Assuming that the Santa Claus rally started in earnest on December 17, we've just finished our 5th correction in the S&P 500 in 2014, which is a pretty strong "change of character" for the market since the March 2009 generational low for the S&P 500.
Here is the spreadsheet we use to track S&P 500 corrections: S&P 500 corrections
- The retail investor hasn't seen a 20% correction since 2011.
- We've now seen 5 of what I consider to be decent, pit-of-the-stomach-type corrections in 2014, which is a vastly different pattern than 2012, and 2013. 2013 we saw one correction of 7.50%.
- Remembering, the late 1990s and the vicious corrections we saw in 1997, 1998, and then March of 2000, I am wondering if these little mini sell-offs aren't unlike tremors before a major earthquake.
- I do think the next 20% correction isn't earning-related, but the Fed finally normalizing short-term interest rates. Taxable fixed income is getting harder and harder to find value - there are trillions of corporate credit money chasing nickels of spread.
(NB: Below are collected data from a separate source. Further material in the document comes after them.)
Source: an optimization exercise on an open RTL-to-GDS flow (aim: small area and a short achievable clock period). Production flows keep margins and buffers that such runs may drop. Where RTL was checked, it was by simulation tests only, not by an equivalence proof against the original. No activity file was given, so power comes from the tool's default toggle rates.

==> flow/design.v <==
`timescale 1ns / 1ps
module umt_top #(
    parameter MAX_UMTS = 5,
    parameter MAX_LMTS = 5,
    parameter MAX_WIDTH = 64,
    parameter MAX_DEPTH = 512,
    parameter PMT_WIDTH = 32,
    parameter PMT_DEPTH = 32,
    parameter MAX_PMTS_PER_LMT = 8
) (
    input  wire                      clk,
    input  wire                      rst_n,
    input  wire                      umt_cfg_valid,
    input  wire                      umt_cfg_wr_en,
    input  wire [2:0]                umt_cfg_id,
    input  wire [15:0]               umt_cfg_width,
    input  wire [15:0]               umt_cfg_depth,
    input  wire                      umt_cfg_type,
    input  wire                      umt_map_trigger,
    input  wire                      entry_valid,
    input  wire [2:0]                entry_umt_id,
    input  wire [8:0]                entry_addr,
    input  wire [MAX_WIDTH-1:0]      entry_data,
    input  wire [MAX_WIDTH-1:0]      entry_mask,
    output wire                      map_done,
    output wire                      map_error,
    output wire [MAX_LMTS-1:0]       lmt_used,
    output wire [MAX_LMTS*8-1:0]     lmt_uid,
    output wire [MAX_LMTS*8-1:0]     lmt_internal_id,
    output wire [MAX_LMTS*2-1:0]     lmt_status_flag,
    output wire [MAX_LMTS*2-1:0]     lmt_width_gear,
    output wire [MAX_LMTS*3-1:0]     lmt_depth_gear,
    output wire                      lmt_entry_valid,
    output wire [2:0]                lmt_entry_id,
    output wire [8:0]                lmt_entry_addr,
    output wire [MAX_WIDTH-1:0]      lmt_entry_data,
    output wire [MAX_WIDTH-1:0]      lmt_entry_mask,
    output wire [7:0]                total_lmts_used,
    output wire [15:0]               total_pmts_needed
);
    integer n;
    reg  [4:0]  cv;      
    reg  [4:0]  cw;      
    reg  [19:0] cd;      
    wire cfg_ok = umt_cfg_valid & umt_cfg_wr_en & (umt_cfg_id < 3'd5) &
                  (umt_cfg_width != 16'd0) & (umt_cfg_width <= 16'd64) &
                  (umt_cfg_depth != 16'd0) & (umt_cfg_depth <= 16'd512);
    wire [3:0] cfg_dbm1 = umt_cfg_depth[8:5] - {3'd0, ~|umt_cfg_depth[4:0]};
    wire       cfg_wbig = umt_cfg_width[6] | (umt_cfg_width[5] & (|umt_cfg_width[4:0]));
    always @(posedge clk or negedge rst_n) begin
        if (!rst_n)
            cv <= 5'd0;
        else if (cfg_ok)
            cv[umt_cfg_id] <= 1'b1;
    end
    always @(posedge clk) begin
        if (cfg_ok) begin
            cw[umt_cfg_id] <= cfg_wbig;
            cd[umt_cfg_id*4 +: 4] <= cfg_dbm1;
        end
    end
    localparam S_FIN_A = 4'h5;
    localparam S_CHECK = 4'h6;
    localparam S_IDLE  = 4'h7;
    localparam S_FIN_M = 4'hD;
    localparam S_DONE  = 4'hE;
    reg  [3:0] s;
    reg        md;
    reg  [4:0] r;         
    reg  [7:0] p;         
    reg  [4:0] tl;
    reg  [7:0] tp;
    wire [2:0] k  = s[2:0];
    wire       step = (k < 3'd5);
    wire       sv = cv[k];
    wire       sw = cw[k];
    wire [3:0] sd = cd[k*4 +: 4];
    wire [5:0] pmx = sw ? {1'b0, sd, 1'b1} : {2'b0, sd};    
    wire [1:0] nlm1 = sw ? sd[3:2] : {1'b0, sd[3]};          
    wire       multi = (nlm1 != 2'd0);
    wire [1:0] dgs = sd[2] ? 2'd3 : sd[1] ? 2'd2 : {1'b0, sd[0]};
    wire       alloc = s[3] & step & sv;
    always @(posedge clk or negedge rst_n) begin
        if (!rst_n) begin
            s  <= S_IDLE;
            md <= 1'b0;
            tl <= 5'd0;
            tp <= 8'd0;
        end else begin
            case (s)
                S_IDLE: begin
                    md <= 1'b0;
                    if (umt_map_trigger) s <= 4'h0;
                end
                S_FIN_A: begin
                    tl <= r;
                    tp <= p;
                    s  <= S_CHECK;
                end
                S_CHECK: begin
                    if (tl > 5'd5)
                        s <= S_DONE;
                    else
                        s <= 4'h8;
                end
                S_FIN_M: s <= S_DONE;
                S_DONE: begin
                    md <= 1'b1;
                    if (!umt_map_trigger) s <= S_IDLE;
                end
                4'hF: s <= S_IDLE;
                default: s <= s + 4'd1;
            endcase
        end
    end
    always @(posedge clk) begin
        if (s == S_IDLE) begin
            if (umt_map_trigger) begin
                r <= 5'd0;
                p <= 8'd0;
            end
        end else if (s == S_FIN_A) begin
            r <= 5'd0;
        end else if (step && sv) begin
            r <= r + {3'b0, nlm1} + 5'd1;
            if (!s[3]) p <= p + {2'b0, pmx} + 8'd1;
        end
    end
    reg [14:0] lid;       
    reg [4:0]  lw;        
    reg [4:0]  lm;        
    reg [14:0] lf;        
    reg [4:0]  rh;
    reg [1:0]  j [0:4];
    reg [4:0]  we;
    reg [4:0]  last;
    integer i;
    always @(*) begin
        for (i = 0; i < 5; i = i + 1)
            rh[i] = (r[3:0] == i);
        for (n = 0; n < 5; n = n + 1) begin
            we[n] = 1'b0;
            last[n] = 1'b0;
            j[n] = 2'd0;
            for (i = 0; i < 4; i = i + 1) begin
                if (n - i >= 0 && rh[n-i] && nlm1 >= i) begin
                    we[n] = alloc;
                    j[n] = i;
                    last[n] = (nlm1 == i);
                end
            end
        end
    end
    always @(posedge clk or negedge rst_n) begin
        if (!rst_n) begin
            lid <= 15'd0;
            lw  <= 5'd0;
            lm  <= 5'd0;
            lf  <= 15'd0;
        end else begin
            for (n = 0; n < 5; n = n + 1) begin
                if (we[n]) begin
                    lid[n*3 +: 3] <= k;
                    lw[n] <= sw;
                    lm[n] <= multi;
                    lf[n*3 +: 3] <= multi ? {last[n], j[n]} : {1'b1, dgs};
                end
            end
        end
    end
    reg [4:0] lu;         
    reg [1:0] ldg [0:4];
    reg [39:0] o_uid, o_iid;
    reg [9:0]  o_sf, o_wg;
    reg [14:0] o_dg;
    always @(*) begin
        for (n = 0; n < 5; n = n + 1) begin
            lu[n]  = lm[n] | lf[n*3+2];
            ldg[n] = lm[n] ? {1'b1, ~lw[n]} : lf[n*3 +: 2];
            o_uid[n*8 +: 8] = {5'd0, lid[n*3 +: 3]};
            o_iid[n*8 +: 8] = {6'd0, lm[n] ? lf[n*3 +: 2] : 2'd0};
            o_sf[n*2 +: 2]  = lm[n] ? {(|lf[n*3 +: 2]), (~|lf[n*3 +: 2]) ^ lf[n*3+2]} : 2'd0;
            o_wg[n*2 +: 2]  = {1'b0, lw[n]};
            o_dg[n*3 +: 3]  = {1'b0, ldg[n]};
        end
    end
    assign map_done          = md;
    assign map_error         = (tl > 5'd5) & (md | (s == S_DONE));
    assign lmt_used          = lu;
    assign lmt_uid           = o_uid;
    assign lmt_internal_id   = o_iid;
    assign lmt_status_flag   = o_sf;
    assign lmt_width_gear    = o_wg;
    assign lmt_depth_gear    = o_dg;
    assign total_lmts_used   = {3'd0, tl};
    assign total_pmts_needed = {8'd0, tp};
    reg        e_v;
    reg [2:0]  e_id;
    reg [8:0]  e_addr;
    reg [63:0] e_data, e_mask;
    reg [3:0] st [0:4];
    reg [4:0] en [0:4];
    reg [3:0] z;
    reg       c, t;
    integer   b;
    always @(*) begin
        for (n = 0; n < 5; n = n + 1) begin
            st[n] = 4'd0;
            for (i = 0; i < n; i = i + 1)
                if (lu[i] && lid[i*3 +: 3] == lid[n*3 +: 3])
                    st[n] = en[i][3:0];
            z = 4'd1 << ldg[n];
            c = 1'b0;
            for (b = 0; b < 4; b = b + 1) begin
                t = z[b] | c;
                en[n][b] = st[n][b] ^ t;
                c = st[n][b] & t;
            end
            en[n][4] = c;
        end
    end
    reg [4:0] hit;
    reg       lt, eq;
    reg       found;
    reg       taken;
    reg [2:0] t_id;
    reg [3:0] t_st;
    reg [3:0] t_off;
    reg       bw;
    always @(*) begin
        taken = 1'b0;
        t_id = 3'd0;
        t_st = 4'd0;
        for (n = 0; n < 5; n = n + 1) begin
            lt = en[n][4];
            eq = ~en[n][4];
            for (b = 3; b >= 0; b = b - 1) begin
                lt = lt | (eq & ~entry_addr[5+b] & en[n][b]);
                eq = eq & ~(entry_addr[5+b] ^ en[n][b]);
            end
            hit[n] = lu[n] & (lid[n*3 +: 3] == entry_umt_id) & lt;
            if (hit[n] && !taken) begin
                taken = 1'b1;
                t_id = n[2:0];
                t_st = st[n];
            end
        end
        found = |hit;
        bw = 1'b0;
        for (b = 0; b < 4; b = b + 1) begin
            t_off[b] = entry_addr[5+b] ^ t_st[b] ^ bw;
            bw = (~entry_addr[5+b] & (t_st[b] | bw)) | (t_st[b] & bw);
        end
    end
    always @(posedge clk or negedge rst_n) begin
        if (!rst_n) begin
            e_v    <= 1'b0;
            e_id   <= 3'd0;
            e_addr <= 9'd0;
            e_data <= 64'd0;
            e_mask <= 64'd0;
        end else begin
            e_v <= entry_valid & found;
            if (entry_valid & found) begin
                e_id   <= t_id;
                e_addr <= {t_off, entry_addr[4:0]};
                e_data <= entry_data;
                e_mask <= entry_mask;
            end
        end
    end
    assign lmt_entry_valid = e_v;
    assign lmt_entry_id    = e_id;
    assign lmt_entry_addr  = e_addr;
    assign lmt_entry_data  = e_data;
    assign lmt_entry_mask  = e_mask;
endmodule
- Strictly an opinion, but I think it gets harder and harder for the S&P 500 to generate "PE expansion" and despite this rally into year-end 2014, I am growing more cautious on 2015.
I'm thinking now if we do 5%-10% in the S&P 500 next year, it would be a good year.
Very similar to 1994, however, I said the same thing in late 2013.
Our favorite sector for 2015 is still Financials, with current (or plan to be overweight) Industrials and Technology in 2015, as well.
This could also be the incoherent ramblings of an old man that simply writes to clarify his own muddled thinking.
Still, 2014 is now different than the stability of the last few years.
Readers should always be sensitive to a change of character in the S&P 500.